Search code examples
rsurvminer

Why does the surv_pvalue (or any other) function not work inside a custom function in R?


To generate p-values for the differences between two survival curves, I need to perform a tedious series of steps, which need to be repeated with all combinations of two out of three values that are represented in one column of the starting data frame, say groups A, B and C:

# Load packages
library(survival)
library(survminer)

# Generate practice dataset
surv_time <- sample(100:200, size = 50, replace = TRUE)
surv_group <- sample(c("A", "B", "C"), size = 50, replace = TRUE)
surv_status <- rep(1, 50)
surv_data <- data.frame(Time = as.numeric(surv_time), Group = surv_group,
                        Status = surv_status)

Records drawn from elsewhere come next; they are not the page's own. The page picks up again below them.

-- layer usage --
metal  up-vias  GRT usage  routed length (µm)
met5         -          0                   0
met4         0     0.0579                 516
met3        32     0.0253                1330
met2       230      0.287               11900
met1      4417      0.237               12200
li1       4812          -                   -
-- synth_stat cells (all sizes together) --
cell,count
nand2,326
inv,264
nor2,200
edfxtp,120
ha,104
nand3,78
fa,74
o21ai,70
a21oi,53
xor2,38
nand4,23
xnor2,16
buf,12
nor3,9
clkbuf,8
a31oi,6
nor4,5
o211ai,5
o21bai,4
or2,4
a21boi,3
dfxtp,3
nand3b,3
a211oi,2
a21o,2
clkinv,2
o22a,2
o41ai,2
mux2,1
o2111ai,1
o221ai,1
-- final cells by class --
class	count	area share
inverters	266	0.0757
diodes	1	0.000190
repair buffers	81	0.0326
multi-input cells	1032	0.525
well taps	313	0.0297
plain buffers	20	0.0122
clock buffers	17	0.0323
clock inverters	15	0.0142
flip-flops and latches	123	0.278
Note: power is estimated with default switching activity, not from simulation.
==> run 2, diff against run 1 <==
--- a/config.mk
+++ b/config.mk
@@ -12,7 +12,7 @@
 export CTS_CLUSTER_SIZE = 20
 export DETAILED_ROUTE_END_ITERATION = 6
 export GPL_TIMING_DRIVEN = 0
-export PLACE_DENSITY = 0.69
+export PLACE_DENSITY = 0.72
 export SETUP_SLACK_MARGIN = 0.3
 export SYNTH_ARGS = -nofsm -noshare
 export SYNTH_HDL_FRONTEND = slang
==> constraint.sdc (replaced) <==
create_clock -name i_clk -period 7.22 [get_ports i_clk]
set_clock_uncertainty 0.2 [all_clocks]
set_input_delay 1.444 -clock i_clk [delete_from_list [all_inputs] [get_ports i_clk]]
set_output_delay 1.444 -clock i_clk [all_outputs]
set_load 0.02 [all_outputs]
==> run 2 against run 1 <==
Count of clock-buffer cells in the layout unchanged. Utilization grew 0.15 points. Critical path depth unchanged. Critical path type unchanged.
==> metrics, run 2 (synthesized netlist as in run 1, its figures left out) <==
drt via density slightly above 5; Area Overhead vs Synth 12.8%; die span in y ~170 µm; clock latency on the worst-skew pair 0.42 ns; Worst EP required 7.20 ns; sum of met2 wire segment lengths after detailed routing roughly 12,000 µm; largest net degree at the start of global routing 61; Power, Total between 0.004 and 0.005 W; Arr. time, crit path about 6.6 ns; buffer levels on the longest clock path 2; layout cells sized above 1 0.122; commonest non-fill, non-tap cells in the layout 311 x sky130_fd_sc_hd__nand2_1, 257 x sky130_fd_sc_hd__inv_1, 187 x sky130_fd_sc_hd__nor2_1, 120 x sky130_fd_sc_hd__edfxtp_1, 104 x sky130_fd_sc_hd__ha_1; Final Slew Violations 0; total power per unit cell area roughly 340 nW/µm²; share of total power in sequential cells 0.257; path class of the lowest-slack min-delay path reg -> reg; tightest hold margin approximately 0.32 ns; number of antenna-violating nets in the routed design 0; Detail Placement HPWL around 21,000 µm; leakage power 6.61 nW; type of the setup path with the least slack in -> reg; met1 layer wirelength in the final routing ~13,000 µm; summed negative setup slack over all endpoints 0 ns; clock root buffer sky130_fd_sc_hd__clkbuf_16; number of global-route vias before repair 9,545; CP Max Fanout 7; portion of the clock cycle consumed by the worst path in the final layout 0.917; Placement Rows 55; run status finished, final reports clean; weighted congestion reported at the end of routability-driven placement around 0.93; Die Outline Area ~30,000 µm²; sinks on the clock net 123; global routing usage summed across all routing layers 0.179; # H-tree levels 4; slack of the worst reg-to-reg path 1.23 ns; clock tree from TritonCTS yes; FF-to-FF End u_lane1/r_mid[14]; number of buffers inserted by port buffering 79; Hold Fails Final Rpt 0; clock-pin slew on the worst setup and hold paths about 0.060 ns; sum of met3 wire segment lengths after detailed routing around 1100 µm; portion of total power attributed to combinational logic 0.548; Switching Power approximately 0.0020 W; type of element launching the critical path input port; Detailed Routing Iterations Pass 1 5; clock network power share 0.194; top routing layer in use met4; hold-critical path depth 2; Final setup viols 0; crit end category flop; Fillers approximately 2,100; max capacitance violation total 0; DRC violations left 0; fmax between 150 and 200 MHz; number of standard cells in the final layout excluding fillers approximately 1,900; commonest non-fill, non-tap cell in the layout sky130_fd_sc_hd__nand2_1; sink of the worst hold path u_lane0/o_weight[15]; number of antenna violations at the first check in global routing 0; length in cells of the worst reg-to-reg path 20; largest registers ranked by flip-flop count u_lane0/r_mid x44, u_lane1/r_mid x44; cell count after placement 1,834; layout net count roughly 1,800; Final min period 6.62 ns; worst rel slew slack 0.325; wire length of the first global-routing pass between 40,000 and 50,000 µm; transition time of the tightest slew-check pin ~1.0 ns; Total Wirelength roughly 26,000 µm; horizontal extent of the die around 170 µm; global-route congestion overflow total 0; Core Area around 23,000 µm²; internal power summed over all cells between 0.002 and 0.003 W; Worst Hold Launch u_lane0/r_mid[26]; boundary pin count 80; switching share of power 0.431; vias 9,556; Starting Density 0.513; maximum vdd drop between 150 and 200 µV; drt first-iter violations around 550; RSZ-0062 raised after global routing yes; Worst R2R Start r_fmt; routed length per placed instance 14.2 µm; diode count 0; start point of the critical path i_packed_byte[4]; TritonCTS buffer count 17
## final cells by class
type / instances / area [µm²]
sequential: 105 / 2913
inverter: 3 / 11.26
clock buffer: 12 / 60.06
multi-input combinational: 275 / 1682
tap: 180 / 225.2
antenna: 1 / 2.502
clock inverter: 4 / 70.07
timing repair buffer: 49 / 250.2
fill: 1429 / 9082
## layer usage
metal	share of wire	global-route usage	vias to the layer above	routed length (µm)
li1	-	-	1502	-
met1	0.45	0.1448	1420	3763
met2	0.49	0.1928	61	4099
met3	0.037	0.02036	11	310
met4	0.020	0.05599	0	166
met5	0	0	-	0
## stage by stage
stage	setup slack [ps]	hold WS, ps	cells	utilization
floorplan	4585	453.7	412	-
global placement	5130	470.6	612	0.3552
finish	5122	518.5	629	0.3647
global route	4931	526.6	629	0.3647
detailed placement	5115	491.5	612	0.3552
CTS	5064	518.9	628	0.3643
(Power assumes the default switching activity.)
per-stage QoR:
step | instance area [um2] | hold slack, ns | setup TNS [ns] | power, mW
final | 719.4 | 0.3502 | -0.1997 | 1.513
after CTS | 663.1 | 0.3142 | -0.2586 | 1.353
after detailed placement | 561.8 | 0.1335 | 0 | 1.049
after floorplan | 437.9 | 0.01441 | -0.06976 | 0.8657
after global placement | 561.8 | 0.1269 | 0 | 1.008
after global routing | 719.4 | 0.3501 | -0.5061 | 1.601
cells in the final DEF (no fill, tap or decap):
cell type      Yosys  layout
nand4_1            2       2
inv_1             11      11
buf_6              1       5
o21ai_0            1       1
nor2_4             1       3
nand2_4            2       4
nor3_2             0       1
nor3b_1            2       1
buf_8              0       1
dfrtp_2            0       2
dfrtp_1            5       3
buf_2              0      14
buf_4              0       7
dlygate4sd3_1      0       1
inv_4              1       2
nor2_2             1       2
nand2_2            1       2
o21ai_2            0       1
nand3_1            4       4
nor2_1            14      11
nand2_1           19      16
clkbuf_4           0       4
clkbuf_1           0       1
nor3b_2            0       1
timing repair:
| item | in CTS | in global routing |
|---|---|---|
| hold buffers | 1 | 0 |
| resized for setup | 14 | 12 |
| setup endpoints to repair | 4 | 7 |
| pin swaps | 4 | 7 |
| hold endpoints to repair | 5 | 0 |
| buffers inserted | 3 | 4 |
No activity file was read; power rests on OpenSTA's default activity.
$ cat src/rtl/lrts_pkg.sv
// shared constants, types and tables of the line reflection texel shader
// no dependencies; imported by every module in rtl/

package lrts_pkg;

	localparam int COORD_BITS    = 12;
	localparam int FRAC_BITS     = 16;
	localparam int DIM_BITS      = COORD_BITS + 1;
	localparam int GAIN_BITS     = 17;
	localparam int GAIN_FRAC     = 16;
	localparam int GQ            = 30;
	localparam int ZW            = $clog2(FRAC_BITS + 1);
	localparam int LOG_BITS      = FRAC_BITS + ZW;
	localparam int SHIN_SCALE    = 255;
	localparam int EXP_BITS      = GAIN_BITS + 8;
	localparam int GRAY_BITS     = 8;
	localparam int ALPHA_VAL     = 127;
	localparam int CFG_IDX_BITS  = 3;
	localparam int CFG_DATA_BITS = GAIN_BITS;
	localparam int IN_DATA_BITS  = ((2 * COORD_BITS + 7) / 8) * 8;
	localparam int OUT_DATA_BITS = 2 * GRAY_BITS;

	// stage counts of the two long units
	localparam int NORM_LAT = 2 * FRAC_BITS + 4;
	localparam int POW_LAT  = 2 * FRAC_BITS + 4;

	typedef logic [FRAC_BITS:0] fix_t;

	localparam fix_t ONE = {1'b1, {FRAC_BITS{1'b0}}};

	typedef enum logic [CFG_IDX_BITS-1:0] {
		REG_IMAGE_WIDTH  = 3'd0,
		REG_IMAGE_HEIGHT = 3'd1,
		REG_AMBIENT      = 3'd2,
		REG_DIFFUSE      = 3'd3,
		REG_SPECULAR     = 3'd4,
		REG_SHININESS    = 3'd5
	} cfg_reg_t;

	typedef logic [GQ-1:0] root_tab_t [FRAC_BITS];

	function automatic logic [63:0] isqrt64(input logic [63:0] v);
		logic [63:0] rem;
		logic [63:0] res;
		logic [63:0] bv;
		rem = v;
		res = '0;
		bv  = 64'h4000_0000_0000_0000;
		for (int i = 0; i < 32; i++) begin
			if (rem >= res + bv) begin
				rem = rem - (res + bv);
				res = (res >> 1) + bv;
			end else begin
				res = res >> 1;
			end
			bv = bv >> 2;
		end
		return res;
	endfunction

	// r_k = 2^(-2^-(k+1)) in Q0.30, each the root of the one before, the first the root of one half
	function automatic root_tab_t gen_root_tab();
		root_tab_t tab;
		logic [63:0] r;
		r = 64'd1 << (GQ - 1);
		for (int k = 0; k < FRAC_BITS; k++) begin
			r = isqrt64(r << GQ);
			tab[k] = r[GQ-1:0];
		end
		return tab;
	endfunction

	localparam root_tab_t ROOT_TAB = gen_root_tab();

endpackage

$ cat src/rtl/lrts_norm.sv
// one coordinate: |2(idx+1)-(dim+1)|/(dim+1) by a bit-per-stage divider,
// then sqrt(1-a^2) by a bit-per-stage square root; uses lrts_pkg

module lrts_norm (
	input  logic                         clk,
	input  logic                         arst_n,
	input  logic                         en,
	input  logic                         in_valid,
	input  logic [lrts_pkg::COORD_BITS-1:0] idx,
	input  logic [lrts_pkg::DIM_BITS-1:0]   dim,
	output logic                         out_valid,
	output lrts_pkg::fix_t               mag,
	output logic                         neg,
	output lrts_pkg::fix_t               root
);
	import lrts_pkg::*;

	localparam int UW = COORD_BITS + 2;
	localparam int RW = 2 * FRAC_BITS + 3;
	localparam int SQ = FRAC_BITS + 1;

	logic [NORM_LAT-1:0] vld_s;

	logic [UW-1:0]        t_c, u_c, m_c;
	logic [UW-1:0]        rem_s [0:FRAC_BITS];
	logic [UW-1:0]        div_s [0:FRAC_BITS];
	logic [FRAC_BITS-1:0] quo_s [0:FRAC_BITS];
	logic                 sat_s [0:FRAC_BITS];
	logic                 ng_s  [0:FRAC_BITS];

	fix_t                 a_s;
	logic                 na_s;

	logic [RW-1:0]        sr_s  [0:SQ];
	fix_t                 rt_s  [0:SQ];
	fix_t                 ac_s  [0:SQ];
	logic                 nc_s  [0:SQ];

	logic [2*FRAC_BITS+1:0] a_sq;

	always_ff @(posedge clk or negedge arst_n) begin
		if (!arst_n) begin
			vld_s <= '0;
		end else if (en) begin
			vld_s <= {vld_s[NORM_LAT-2:0], in_valid};
		end
	end

	always_comb begin
		t_c = (UW'(idx) + UW'(1)) << 1;
		u_c = UW'(dim) + UW'(1);
		m_c = (t_c >= u_c) ? (t_c - u_c) : (u_c - t_c);
	end

	always_ff @(posedge clk) begin
		if (en) begin
			rem_s[0] <= m_c;
			div_s[0] <= u_c;
			quo_s[0] <= '0;
			sat_s[0] <= (m_c >= u_c);
			ng_s[0]  <= (t_c < u_c);
		end
	end

	// restoring divider, one quotient bit per stage
	for (genvar k = 1; k <= FRAC_BITS; k++) begin : g_div
		logic [UW:0] sh;
		logic        ge;
		assign sh = {rem_s[k-1], 1'b0};
		assign ge = (sh >= {1'b0, div_s[k-1]});
		always_ff @(posedge clk) begin
			if (en) begin
				rem_s[k] <= ge ? UW'(sh - {1'b0, div_s[k-1]}) : sh[UW-1:0];
				div_s[k] <= div_s[k-1];
				quo_s[k] <= {quo_s[k-1][FRAC_BITS-2:0], ge};
				sat_s[k] <= sat_s[k-1];
				ng_s[k]  <= ng_s[k-1];
			end
		end
	end

	// saturate magnitudes at one
	always_ff @(posedge clk) begin
		if (en) begin
			a_s  <= sat_s[FRAC_BITS] ? ONE : {1'b0, quo_s[FRAC_BITS]};
			na_s <= ng_s[FRAC_BITS];
		end
	end

	assign a_sq = a_s * a_s;

	always_ff @(posedge clk) begin
		if (en) begin
			sr_s[0] <= {2'b00, FRAC_BITS'(ONE - fix_t'(a_sq >> FRAC_BITS)) , {FRAC_BITS{1'b0}}}
				| (RW'(a_sq[2*FRAC_BITS+1:FRAC_BITS] == '0) << (2 * FRAC_BITS));
			rt_s[0] <= '0;
			ac_s[0] <= a_s;
			nc_s[0] <= na_s;
		end
	end

	// digit-by-digit square root, one result bit per stage, msb first
	for (genvar j = 1; j <= SQ; j++) begin : g_sqrt
		localparam int B = SQ - j;
		logic [RW-1:0] trial;
		logic          ge;
		assign trial = (RW'(rt_s[j-1]) << (B + 1)) | (RW'(1) << (2 * B));
		assign ge    = (sr_s[j-1] >= trial);
		always_ff @(posedge clk) begin
			if (en) begin
				sr_s[j] <= ge ? (sr_s[j-1] - trial) : sr_s[j-1];
				rt_s[j] <= ge ? (rt_s[j-1] | (fix_t'(1) << B)) : rt_s[j-1];
				ac_s[j] <= ac_s[j-1];
				nc_s[j] <= nc_s[j-1];
			end
		end
	end

	assign out_valid = vld_s[NORM_LAT-1];
	assign mag       = ac_s[SQ];
	assign neg       = nc_s[SQ];
	assign root      = rt_s[SQ];

endmodule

# Manual for combination of groups A and B
s_data_AB <- surv_data[surv_data$Group %in% c("A", "B"), ]
s_obj_AB <- Surv(s_data_AB$Time, s_data_AB$Status)
s_curve_AB <- survfit(s_obj_AB ~ Group, data = s_data_AB)
s_pval_AB <- surv_pvalue(s_curve_AB)
s_pval_AB

This works perfectly fine, but it is inconvenient to do this separately for (A+C) and (B+C). So I tried to automate this with the following custom function:

# Custom function
s_curve_fun <- function(groups_of_interest) {
  s_data <- surv_data[surv_data$Group %in% groups_of_interest, ]
  s_obj <- Surv(s_data$Time, s_data$Status)
  s_curve <- survfit(s_obj ~ Group, data = s_data)
  print(s_curve)
  s_pval <- surv_pvalue(s_curve)
  return(s_pval)
}

# Execute function
s_curve_fun(c("A", "B"))

This throws an error after the print call works, as calling the surv_pvalue function at the end throws the following error:

Error in eval(fit$call$data) : object 's_data' not found

Interestingly, calling the function survfit right beforehand works fine, even though survfit also uses the object s_data. When I export the output of survfit from s_curve_fun and use it as input for surv_pvalue, I get the same error. When I define s_data outside of s_curve_fun, everything works (but obviously not for the desired Group combination).

I am very curious to understand why this does not work and how to fix it. I'd appreciate any feedback!


Solution

  • I think the problem is that you are not calling survfit in the manner it was intended. The Surv-object should have the column names, but not the dataset name in it.

    You also need to provide survminer::surv_pvalue a dataset as a second parameter

    Try (works for me):

    s_curve_fun <- function(groups_of_interest) {
        s_data <- surv_data[surv_data$Group %in% groups_of_interest, ]
        # s_obj <- Surv(s_data$Time, s_data$Status)  
        # Not good to build Surv object outside survfit call
        # also not good to use `$data`
        s_curve <- survfit( Surv(Time, Status) ~ Group, data = s_data)
        print(s_curve)
        # need a data object to give to surv_pvalue
        s_pval <- surv_pvalue(s_curve, s_data)
        return(s_pval)
       }
    

    Using construction of Surv-objects outside of the survfit call and giving it arguments using $-extraction from data objects that are outside the function screws up where survfit and its associated functions expect to find their environment contents and do evaluations. I'm not sure whether that widespread but error-prone practice of creating Surv-objects outside the calling environment of survfit comes from. Looking at the code for surv_pvalue, I'm wondering if that might be a problem in that calling framework as well.